After the user submits the first e-mail address, an e-mail is automatically sent to that address containing a confirmation code. This code must be entered on the subsequent ENS Web page. The e-mail usually arrives within a few minutes, but users can exit the Web page and browser and return by logging in with a username/password anytime within six weeks of registration. The confirmation code can then be entered by choosing the “My Addresses: Register/Confirm Address” Web page link in the navigation area on the left side of the page. Once the confirmation code has been entered, the user may log out or choose to view, modify, or delete the two default profiles by choosing the “Return to Profiles” link on the bottom of the Web page or by choosing “My ENS Profiles” at the top of the navigation links on the left side of the page. When a new user account is established, the various options are all set to the default unless the user changes them (figure 1). Two default profiles are set up initially for each account: notifications for worldwide earthquakes of magnitude 5.5 and greater and notifications for U.S. earthquakes of magnitude 4.5 and greater. These profiles can be modified or deleted, and the user can define additional profiles. Users can make modifications to any settings or profiles associated with the account at any time by logging into ENS with usernames and passwords. The only piece of data that cannot be easily changed is the username because this is the primary key, and all the account settings are associated with that field in the database. However, a new username can be established by deleting the account and resubscribing, or it can be changed by the ENS administrator. Users who need assistance can send e-mail to ensadmin@usgs.gov, and they will usually receive a response within 24 hours. Support inquiries are tracked by a ticketing system that is cleared daily.

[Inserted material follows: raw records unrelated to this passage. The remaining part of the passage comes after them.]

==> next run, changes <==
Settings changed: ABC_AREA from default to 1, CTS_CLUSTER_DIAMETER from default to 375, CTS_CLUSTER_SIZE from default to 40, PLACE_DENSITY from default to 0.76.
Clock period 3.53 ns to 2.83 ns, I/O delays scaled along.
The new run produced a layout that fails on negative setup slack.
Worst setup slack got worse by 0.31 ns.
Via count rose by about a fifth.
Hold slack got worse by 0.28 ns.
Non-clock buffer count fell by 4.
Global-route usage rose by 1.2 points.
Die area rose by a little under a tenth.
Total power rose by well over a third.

Figure 2 is an example of a notification for the same earthquake in the three formats that are offered: plain text e-mail, HTML-formatted e-mail, or cell/pager format. The e-mail messages contain basic information about the earthquake and hyperlinks to the event-specific Web page and to the contributing seismic networks
.The ENS relational database is made up of two databases and 15 tables in a MySQL database format. The Web pages use PHP to communicate with the database. The combination of PHP and MySQL is a powerful open-source standard for database Web applications (Williams and Lane 2004). The ENS notification process is run with Perl scripts (Wall et al. 2000) that query the database with SQL commands redundantly on five machines: one in the Pasadena, California, USGS office, one in the California Institute of Technology Seismology Lab computer room, and three in the Golden, Colorado, office. All five are running the Quake Data Distribution System/Quick Data Merge (QDDS/QDM) software (Jones and Oppenheimer 2004; Fee et al. 2007) in use under the Advanced National Seismic System (ANSS) for earthquake data exchange. As the Earthquake Information Delivery System (EIDS) becomes the standard at ANSS, we will switch ENS to EIDS as well (http://www.cisn.org/ahpeid/ahpeid_final.pdf).

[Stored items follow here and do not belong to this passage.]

==> inputs of trial 52 <==
==> flow/design.v <==
/*verilator lint_off UNUSEDSIGNAL*/
/*verilator lint_off MULTITOP*/
/*verilator lint_off WIDTH*//*verilator lint_off LATCH*/
module fadd_sub(
  input logic        clk_i,
  input logic [31:0] operand_a,
  input logic [31:0] operand_b,
  output logic[31:0] result_o
);
  logic [7:0]  a_exponent, b_exponent;             
  logic [7:0]  result_exponent;
  logic [23:0] a_mantissa, b_mantissa;             
  logic [24:0] result_mantissa;
  logic        a_sign, b_sign, result_sign;        
  logic [23:0] tmp_mantissa;
  logic [7:0]  in_e, out_e;
  logic [24:0] in_m, out_m;
  logic [7:0]  diff;
always_ff@(posedge(clk_i))
begin
  a_sign <= operand_a[31];
  b_sign <= operand_b[31];
  if(operand_a[30:23]==0)
    begin
      a_exponent <= (operand_a[22:0] != 0)? 8'b00000001 : 8'b00000000;
      a_mantissa <= {1'b0,operand_a[22:0]};
    end
  else
    begin
      a_exponent <= operand_a[30:23];
      a_mantissa <= {1'b1,operand_a[22:0]};
    end
  if(operand_b[30:23]==0)
    begin
      b_exponent <= (operand_b[22:0] != 0)? 8'b00000001 : 8'b00000000;
      b_mantissa <= {1'b0,operand_b[22:0]};
    end
  else
    begin
      b_exponent <= operand_b[30:23];
      b_mantissa <= {1'b1,operand_b[22:0]};
    end
end
always_comb
begin
  diff         = 8'd0;
  tmp_mantissa = 24'd0;
  if(a_exponent == b_exponent)
    begin
      result_exponent = a_exponent;
      if(a_sign == b_sign)                                                     
        begin
          result_sign           = a_sign;
          result_mantissa       = a_mantissa + b_mantissa;
        end
      else                                                                    
        begin
          if(a_mantissa > b_mantissa)
            begin
              result_sign     = a_sign;
              result_mantissa = a_mantissa - b_mantissa;
            end
          else
            begin
              result_sign     = b_sign;
              result_mantissa = b_mantissa - a_mantissa;
            end
        end
    end
  else                                                                               
    begin
      if(a_exponent > b_exponent)
        begin
          result_sign     = a_sign;
          result_exponent = a_exponent;
          diff            = a_exponent - b_exponent;
          tmp_mantissa    = b_mantissa >> diff;
          if(a_sign == b_sign)
            result_mantissa = a_mantissa + tmp_mantissa;
          else
            result_mantissa = a_mantissa - tmp_mantissa;
        end
      else
        begin
          result_sign      = b_sign;
          result_exponent  = b_exponent;
          diff             = b_exponent - a_exponent;
          tmp_mantissa     = a_mantissa >> diff;
          if(a_sign == b_sign)
            result_mantissa  = b_mantissa + tmp_mantissa;
          else
            result_mantissa  = b_mantissa - tmp_mantissa;
        end
    end
  if(result_mantissa[24]==1)
    begin
      result_exponent = result_exponent + 8'd1;
      result_mantissa = result_mantissa >> 1;
    end
  result_o = {result_sign, result_exponent, result_mantissa[22:0]};
end
endmodule
==> flow/run.sh <==
#!/bin/bash
# the make line also repeats each setting of config.mk as NAME=value (left out here)
make -C /OpenROAD-flow-scripts/flow DESIGN_CONFIG=/design/flow/config.mk WORK_HOME=/design/flow/orfs CLKGATE_MAP_FILE= finish
==> flow/config.mk <==
export PLATFORM = sky130hd
export DESIGN_NAME = fadd_sub
export DESIGN_NICKNAME = fadd_sub
export VERILOG_FILES = /design/flow/design.v
export SDC_FILE = /design/flow/constraint.sdc
export NUM_CORES = 4
export LEC_CHECK = 0
export CAP_MARGIN = 15
export CORE_MARGIN = 10
export CORE_UTILIZATION = 66
export CTS_CLUSTER_DIAMETER = 166
export CTS_CLUSTER_SIZE = 99
export MAX_ROUTING_LAYER = met5
export PLACE_DENSITY = 0.61
export SETUP_SLACK_MARGIN = -1.04
export SLEW_MARGIN = 35
export TNS_END_PERCENT = 10
==> flow/constraint.sdc <==
create_clock -name core_clock -period 14.7 [get_ports {clk_i}]
set_input_delay 2.9400 -clock core_clock [delete_from_list [all_inputs] [get_ports {clk_i}]]
set_output_delay 2.9400 -clock core_clock [all_outputs]
set_load 0.01 [all_outputs]
==> trial 14 (differences from trial 52) <==
Settings changed: ABC_AREA set to 1, CAP_MARGIN 15 to 0, CELL_PAD_IN_SITES_GLOBAL_PLACEMENT set to 3, CORE_ASPECT_RATIO set to 0.51, CORE_MARGIN 10 to 2, CORE_UTILIZATION 66 to 47, CTS_CLUSTER_DIAMETER 166 to not set, CTS_CLUSTER_SIZE 99 to 62, GPL_ROUTABILITY_DRIVEN set to 0, GPL_TIMING_DRIVEN set to 0, MIN_ROUTING_LAYER set to met1, PLACE_DENSITY 0.61 to 0.73, SETUP_SLACK_MARGIN -1.04 to 2.38, TNS_END_PERCENT 10 to 95.
==> build 29 (differences from trial 52) <==
Settings changed: CAP_MARGIN 15 to 20, CORE_MARGIN 10 to 2, CORE_UTILIZATION 66 to 11, CTS_CLUSTER_DIAMETER 166 to not set, CTS_CLUSTER_SIZE 99 to not set, MAX_ROUTING_LAYER met5 to not set, PLACE_DENSITY 0.61 to not set, SETUP_SLACK_MARGIN -1.04 to not set, SLEW_MARGIN 35 to 20, TNS_END_PERCENT 10 to not set.
==> flow/constraint.sdc (replaced) <==
create_clock -name core_clock -period 12.8 [get_ports {clk_i}]
set_input_delay 2.5600 -clock core_clock [delete_from_list [all_inputs] [get_ports {clk_i}]]
set_output_delay 2.5600 -clock core_clock [all_outputs]
set_load 0.01 [all_outputs]
==> build 88 (differences from trial 52) <==
Settings changed: CORE_MARGIN 10 to 6, CORE_UTILIZATION 66 to 47, CTS_CLUSTER_DIAMETER 166 to 245.
==> results <==
Adder-cell area share of the yosys netlist: trial 14 13.70%; trial 52 14.73%; build 29 14.73%; build 88 14.73%
Switching fraction of total power: trial 14 -; trial 52 49.27%; build 29 51.00%; build 88 48.63%
Tap Cells: trial 14 -; trial 52 211; build 29 1,254; build 88 275
Setup-violating endpoint count in the final report: trial 14 -; trial 52 0; build 29 0; build 88 0
Share of the synthesized netlist area taken by xor and xnor gates: trial 14 8.538%; trial 52 6.489%; build 29 6.489%; build 88 6.489%
Type of the worst setup path: trial 14 -; trial 52 flip-flop to primary output; build 29 flip-flop to primary output; build 88 flip-flop to primary output
TritonCTS Buffers: trial 14 -; trial 52 9; build 29 9; build 88 9
Comb_multi_in: trial 14 -; trial 52 1,138; build 29 1,140; build 88 1,138
Run status: trial 14 aborted with a tool error; trial 52 finished clean; build 29 finished clean; build 88 finished clean
Stage where the flow stopped: trial 14 global placement without I/O (3_1_place_gp_skip_io); trial 52 -; build 29 -; build 88 -
First-pass GRT wire length: trial 14 -; trial 52 61,310 µm; build 29 64,400 µm; build 88 60,440 µm
Cell with the largest stage delay on the worst path: trial 14 -; trial 52 mux4_1; build 29 xor2_1; build 88 o21a_4
Sequential fraction of the synthesis area: trial 14 11.80%; trial 52 12.69%; build 29 12.69%; build 88 12.69%
Critical Path Source: trial 14 -; trial 52 a_exponent[0]$_DFF_P_; build 29 a_exponent[0]$_DFF_P_; build 88 a_exponent[0]$_DFF_P_
DIE HEIGHT: trial 14 114.2 µm; trial 52 145.6 µm; build 29 311.7 µm; build 88 160.8 µm
Area of the multi-input gates: trial 14 -; trial 52 8284 µm²; build 29 8310 µm²; build 88 8299 µm²
Aoi/oai-family share of the synthesized area: trial 14 16.76%; trial 52 25.67%; build 29 25.67%; build 88 25.67%
Count of buffers not belonging to the clock network in the layout: trial 14 -; trial 52 111; build 29 125; build 88 112
Global route overflow: trial 14 -; trial 52 0; build 29 0; build 88 0
Synthesized instance count: trial 14 1,938; trial 52 1,402; build 29 1,402; build 88 1,402
Data arrival at the endpoint of the critical path: trial 14 -; trial 52 10.07 ns; build 29 9.60 ns; build 88 10.04 ns
Vias/cell: trial 14 -; trial 52 7.001; build 29 4.103; build 88 6.296
CTS tree: trial 14 -; trial 52 built; build 29 built; build 88 built
Min-delay worst type: trial 14 -; trial 52 input port to flip-flop; build 29 input port to flip-flop; build 88 input port to flip-flop
Transition at the pin with the smallest max-transition slack: trial 14 -; trial 52 0.8568 ns; build 29 1.046 ns; build 88 0.9148 ns
Area growth from synthesis to layout: trial 14 -; trial 52 12.30%; build 29 25.75%; build 88 13.39%
First-iteration detailed-routing DRC count: trial 14 -; trial 52 1,797; build 29 1,346; build 88 1,165


==> job 8402 <==
// fadd_sub: RTL as listed in full above, without the edits since
Settings: LEC_CHECK=0, CAP_MARGIN=15, CORE_MARGIN=2, CORE_UTILIZATION=47, CTS_CLUSTER_SIZE=62, MAX_ROUTING_LAYER=met5, PLACE_DENSITY=0.73, SETUP_SLACK_MARGIN=2.38, SLEW_MARGIN=35, TNS_END_PERCENT=95; clock period 14.7 ns.
run.sh (not shown) runs the stock make flow with config.mk's settings and CLKGATE_MAP_FILE=.
==> inputs of job 3971, as changes to job 8402 <==
Settings changed: ABC_AREA from default to 1, CELL_PAD_IN_SITES_DETAIL_PLACEMENT from default to 1, CELL_PAD_IN_SITES_GLOBAL_PLACEMENT from default to 3, CORE_ASPECT_RATIO from default to 0.51, GPL_ROUTABILITY_DRIVEN from default to 1, GPL_TIMING_DRIVEN from default to 0, HOLD_SLACK_MARGIN from default to 0.02, MIN_ROUTING_LAYER from default to met2, PLACE_DENSITY 0.73 to default, SETUP_SLACK_MARGIN 2.38 to 0.48, SLEW_MARGIN 35 to 40.
==> impl_metrics.env <==
# physical design summary
export IMPL_outcome="aborted with a tool error"
export IMPL_haltStage="global placement without I/O"
export IMPL_firstError="[ERROR GPL-0301] Utilization 122.053 % exceeds 100%."
export IMPL_synthSimpleGateAreaFrac_pct=37.5
export IMPL_yosys_cells=1938
export IMPL_top_logic_kind="simple AND/OR/NAND/NOR gates"
export IMPL_chipHeight_um=114
export IMPL_top_area_cell="nand2_1"
export IMPL_die_w_um=220
export IMPL_syn_area_per_cell_um2=5.78
export IMPL_muxShareOfSynthArea_pct=0.0894
export IMPL_rows=40
export IMPL_syn_inst=1938
That was job 3971.
==> impl_metrics.env <==
# yosys + openroad results
export IMPL_outcome="complete, no violations"
export IMPL_top_area_cell="ha_1"
export IMPL_synthSimpleGateAreaFrac_pct=20.1
export IMPL_chipHeight_um=153
export IMPL_muxShareOfSynthArea_pct=12.1
export IMPL_die_w_um=153
export IMPL_rows=54
export IMPL_top_logic_kind="AND-OR/OR-AND gates"
That was job 8402.
Power and IR drop assume default switching activity.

Each of the five ENS machines receives earthquake events from QDDS and uses identical logic in its own version of QDM and the mail-input.pl Perl script to determine if the event should be processed (figure 3). If the event is determined to require processing (i.e., it is a new event or is a significant update to an existing event), an instance of mail-process.pl running on each machine then picks up the event, generates messages to send for the event, and places these messages in the local database on the machine. Finally, an instance of mail-send.pl running independently on each machine asks the primary database (on the primary machine) for a list of messages to mail out and then sends out these messages.

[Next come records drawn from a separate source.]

maple:
// bf16_unit
module bf16_unit
# (parameter G = 6) (
    input  clk,
    input  reset,
    input  [15:0] in1,
    input  [15:0] in2,
    input  [15:0] in3,
    input  [15:0] in4,
    input  [15:0] in5,
    input  [15:0] in6,
    input  [15:0] in7,
    input  [15:0] in8,
    input  [15:0] in9,
    input  [15:0] in10,
    input  [15:0] in11,
    input  [15:0] in12,
    input  [15:0] in13,
    input  [15:0] in14,
    input  [15:0] in15,
    input  [15:0] in16,
    input  [15:0] in17,
    input  [15:0] in18,
    input  [4:0] funct5,
    output wire [15:0] result
);
For scale: roughly 19000 cells after synthesis, roughly 310 I/O pins.
clock: 4.82 ns
lec_check: 0
cap_margin: 20
core_margin: 2
core_utilization: 72
cts_cluster_diameter: 67
cts_cluster_size: 14
place_density: 0.4
slew_margin: 20
run.sh (not shown) runs the stock make flow with config.mk's settings and CLKGATE_MAP_FILE=.
The final report for maple shows a completed flow and a layout that fails verification, specifically negative setup slack.
Inputs modified between maple and garnet:
# maple
export LEC_CHECK = 0
export CAP_MARGIN = 20
export CORE_MARGIN = 2
export CORE_UTILIZATION = 72
export CTS_CLUSTER_DIAMETER = 67
export CTS_CLUSTER_SIZE = 14
export PLACE_DENSITY = 0.4
export SLEW_MARGIN = 20
create_clock -name core_clock -period 4.82 [get_ports {clk}]
# garnet
export LEC_CHECK = 0
export CAP_MARGIN = 20
export CORE_MARGIN = 2
export CORE_UTILIZATION = 72
export PLACE_DENSITY = 0.42
export SLEW_MARGIN = 20
create_clock -name core_clock -period 7.25 [get_ports {clk}]
Findings:
Summary of maple and garnet: one run falls short of a clean finish, namely maple.
Finished, but not clean: maple, with negative setup slack.
Looking at number of instances in the placed design, garnet sits about 0.6% lower than maple does.
Taking maple as the reference point, the transition time of the tightest slew-check pin of garnet falls by 120 ps.
The portion of the clock cycle consumed by the worst path in the final layout number comes out lower for garnet vs maple.
Re die area: no difference whatsoever between maple and garnet.
Cells: garnet has more instances than maple
| clock-buffer cell count | higher: garnet |
Comparing garnet and maple, the lower worst relative slew slack was measured on maple.
Comparing global-route wire length before repair for garnet and maple, the smaller number came from garnet.
Clock network fraction of design power: lower on maple
The following lists how amber was set up differently from garnet:
# garnet
export LEC_CHECK = 0
export CAP_MARGIN = 20
export CORE_MARGIN = 2
export CORE_UTILIZATION = 72
export PLACE_DENSITY = 0.42
export SLEW_MARGIN = 20
create_clock -name core_clock -period 7.25 [get_ports {clk}]
# amber
export LEC_CHECK = 0
export CAP_MARGIN = 20
export CORE_MARGIN = 2
export CORE_UTILIZATION = 21
export PLACE_DENSITY = 0.6
export SLEW_MARGIN = 20
create_clock -name core_clock -period 13.5 [get_ports {clk}]
Notes after the runs:
- The last element of the critical path comes out result[5] in one run and result[13] in the other, namely in garnet and amber respectively.
- Summary — global-route wire length before repair, amber relative to garnet: higher, by 4.2%.
- Taking garnet as the reference, in amber non-clock buffer count in the final layout saw an increase, part of the cycle the worst path needs shows a reduction of 26 points, starting density of the core moved down, total power per unit cell area -49%.
- Changes observed in amber relative to garnet: global routing usage on met2 went down, global placer's final weighted congestion down about 10%, fraction of power consumed by the clock network rose by 0.2 points, post-layout worst setup margin increased 3990 ps.
- After detailed routing, garnet needs less wire than amber.
- Re number of cells produced by synthesis: no difference whatsoever between amber and garnet.


Starting RTL as in the previous note.
Settings: LEC_CHECK=0, ABC_AREA=1, CAP_MARGIN=20, CORE_MARGIN=2, CORE_UTILIZATION=72, CTS_CLUSTER_DIAMETER=372, CTS_CLUSTER_SIZE=14, PLACE_DENSITY=0.6, SLEW_MARGIN=20; clock period 4.45 ns.
The starting point finished but fails on negative setup slack.
Rerun with:
--- a/flow/config.mk
+++ b/flow/config.mk
@@ -6,10 +6,8 @@
 export NUM_CORES = 4
 export LEC_CHECK = 0
-export ABC_AREA = 1
 export CAP_MARGIN = 20
 export CORE_MARGIN = 2
 export CORE_UTILIZATION = 72
-export CTS_CLUSTER_DIAMETER = 372
+export CTS_CLUSTER_DIAMETER = 350
 export CTS_CLUSTER_SIZE = 14
-export PLACE_DENSITY = 0.6
 export SLEW_MARGIN = 20
==> flow/constraint.sdc (replaced) <==
create_clock -name core_clock -period 4.86 [get_ports {clk}]
set_input_delay 0.9720 -clock core_clock [delete_from_list [all_inputs] [get_ports {clk}]]
set_output_delay 0.9720 -clock core_clock [all_outputs]
set_load 0.01 [all_outputs]
The changed run ran to the end with violations: negative setup slack. First-iteration DRC count drops by well over a third. Global-route usage came out lower by 3.8 points. Final cell count shrinks by a quarter to a third. Combinational power came out lower by well over a third. Clock skew falls by 0.0070 ns. Non-clock buffer count goes down by 149. Area after synthesis decreases by a few percent.


v20:
Starting RTL as in the previous note.
## bf16_unit
module bf16_unit
# (parameter G = 6) (
    input  clk,
    input  reset,
    input  [15:0] in1,
    input  [15:0] in2,
    input  [15:0] in3,
    input  [15:0] in4,
    input  [15:0] in5,
    input  [15:0] in6,
    input  [15:0] in7,
    input  [15:0] in8,
    input  [15:0] in9,
    input  [15:0] in10,
    input  [15:0] in11,
    input  [15:0] in12,
    input  [15:0] in13,
    input  [15:0] in14,
    input  [15:0] in15,
    input  [15:0] in16,
    input  [15:0] in17,
    input  [15:0] in18,
    input  [4:0] funct5,
    output wire [15:0] result
);
    reg [4:0] p1_funct5;
    reg [4:0] p2_funct5;
    reg [4:0] p3_funct5;
    reg [4:0] p4_funct5;
    reg [4:0] p5_funct5;
    reg [4:0] p6_funct5;
    reg [4:0] p7_funct5;
    reg [4:0] p8_funct5;
    reg [4:0] p9_funct5;
    reg [4:0] p10_funct5;
    reg [4:0] p11_funct5;
    reg [4:0] p12_funct5;
    reg [4:0] p13_funct5;
    reg [4:0] p14_funct5;
    reg [4:0] p15_funct5;
    reg [15:0] p1_in1;
    reg [15:0] p1_in2;
    reg [15:0] p1_in3;
    reg [15:0] p2_in1;
    reg [15:0] p2_in2;
    reg [15:0] p2_in3;
    reg [15:0] p3_in1;
    reg [15:0] p3_in2;
    reg [15:0] p3_in3;
    reg [15:0] p4_in1;
    reg [15:0] p4_in2;
    reg [15:0] p4_in3;
    reg [15:0] p5_in1;
    reg [15:0] p5_in2;
    reg [15:0] p5_in3;
    reg [15:0] p6_in1;
    reg [15:0] p6_in2;
    reg [15:0] p6_in3;
    reg [15:0] p7_in1;
    reg [15:0] p7_in2;
    reg [15:0] p7_in3; 
    reg [15:0] p8_in1;
    reg [15:0] p8_in2;
    reg [15:0] p8_in3; 
    reg [15:0] p9_in1;
    reg [15:0] p9_in2;
    reg [15:0] p9_in3; 
    wire [15:0] mux_mult_add_sub;
    wire [15:0] mux_macc;
    wire [15:0] s_in1;
  ...
==> flow/config.mk <==
export PLATFORM = sky130hd
export DESIGN_NAME = bf16_unit
export DESIGN_NICKNAME = bf16_unit
export VERILOG_FILES = /design/flow/design.v
export SDC_FILE = /design/flow/constraint.sdc
export NUM_CORES = 4
export LEC_CHECK = 0
export ABC_AREA = 0
export CAP_MARGIN = 25
export CORE_ASPECT_RATIO = 1.08
export CORE_MARGIN = 2
export CORE_UTILIZATION = 42
export CTS_CLUSTER_DIAMETER = 80
export CTS_CLUSTER_SIZE = 22
export GPL_ROUTABILITY_DRIVEN = 1
export HOLD_SLACK_MARGIN = 0.18
export PLACE_DENSITY = 0.4
export SETUP_SLACK_MARGIN = -0.64
export SLEW_MARGIN = 20
==> flow/constraint.sdc <==
create_clock -name core_clock -period 13.8 [get_ports {clk}]
set_input_delay 2.7600 -clock core_clock [delete_from_list [all_inputs] [get_ports {clk}]]
set_output_delay 2.7600 -clock core_clock [all_outputs]
set_load 0.01 [all_outputs]
v20 ran to completion and came out clean on the timing, DRC and antenna checks.
Modified inputs, v12 compared to v20
- swapping 1.08 for 0.52 in CORE_ASPECT_RATIO
- clearing PLACE_DENSITY, which used to be 0.4
- clearing SETUP_SLACK_MARGIN, which used to be -0.64
- swapping 25 for 20 in CAP_MARGIN
- swapping 22 for 26 in CTS_CLUSTER_SIZE
- swapping 42 for 61 in CORE_UTILIZATION
- swapping 13.8 for 5.84 in the clock period (ns, I/O delays scaled along)
Findings:
- As far as chip area line of the yosys report goes, v12 and v20 are indistinguishable; the numbers are identical.
- v12: first-pass GRT wire length is 7.3% lower than what v20 reported.
- Looking at worst setup path endpoint, the result[2] result is from v20; the result[9] one comes from v12.
- Per the comparison of v12 with v20, overall power after layout went up by 120%, required time at the worst-slack endpoint moved down, proportion of cell area occupied by multi-input gates higher, die extent in y lost 280 microns, final non-filler cell total went down.
Input-level comparison between v57 and v12:
- clearing GPL_ROUTABILITY_DRIVEN, which used to be 1
- clearing CTS_CLUSTER_SIZE, which used to be 26
- clearing CTS_CLUSTER_DIAMETER, which used to be 80
- clearing CORE_ASPECT_RATIO, which used to be 0.52
- clearing HOLD_SLACK_MARGIN, which used to be 0.18
- clearing ABC_AREA, which used to be 0
- putting PLACE_DENSITY at 0.6 where nothing was set
- swapping 61 for 9 in CORE_UTILIZATION
- swapping 5.84 for 11.4 in the clock period (ns, I/O delays scaled along)
Results
- In the flow results for v57 and v12, the routed length per instance is smaller on v57.
- When v57 is measured against v12, its clock edge transition at the registers on the reported setup and hold paths turns out 0.04 ns lower.
- Against v12, combinational power in v57 fell by more than half.
- Final instance area was higher in v57 than in v12.
- Comparing v57 and v12, largest vdd supply drop is lower on v57.
- The layout filler cell count number comes out lower for v12 vs v57.
- Looking at worst-case headroom to the max-slew limit, v57 sits 1.9 points above v12.
- Summary of v57 over v12: final worst-path cycle share went down by 25 points, buffer count excluding the clock tree in the final layout now sits lower, length of routed wiring on met1 -19000 microns.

Because all the messages are generated on each machine, any secondary machine can take over as primary in the event that the original primary fails. Fail-over is currently a manual process that requires an ENS administrator to designate a new primary and then tell all the remaining secondary machines to use the new primary as the primary. Fail-over will ideally be an automated process; however, determining the difference between a true fail-over and a normal network glitch is a nontrivial task, because a glitch is simply a temporary drop-out in the network connectivity that usually lasts one to a few minutes and then is restored.
An extensive Web-based administration area allows the ENS administrator to monitor the system; provide user support; manage predefined regions, aftershock exclusion regions, and user priorities; view user statistics; and send messages to all users (figure 4).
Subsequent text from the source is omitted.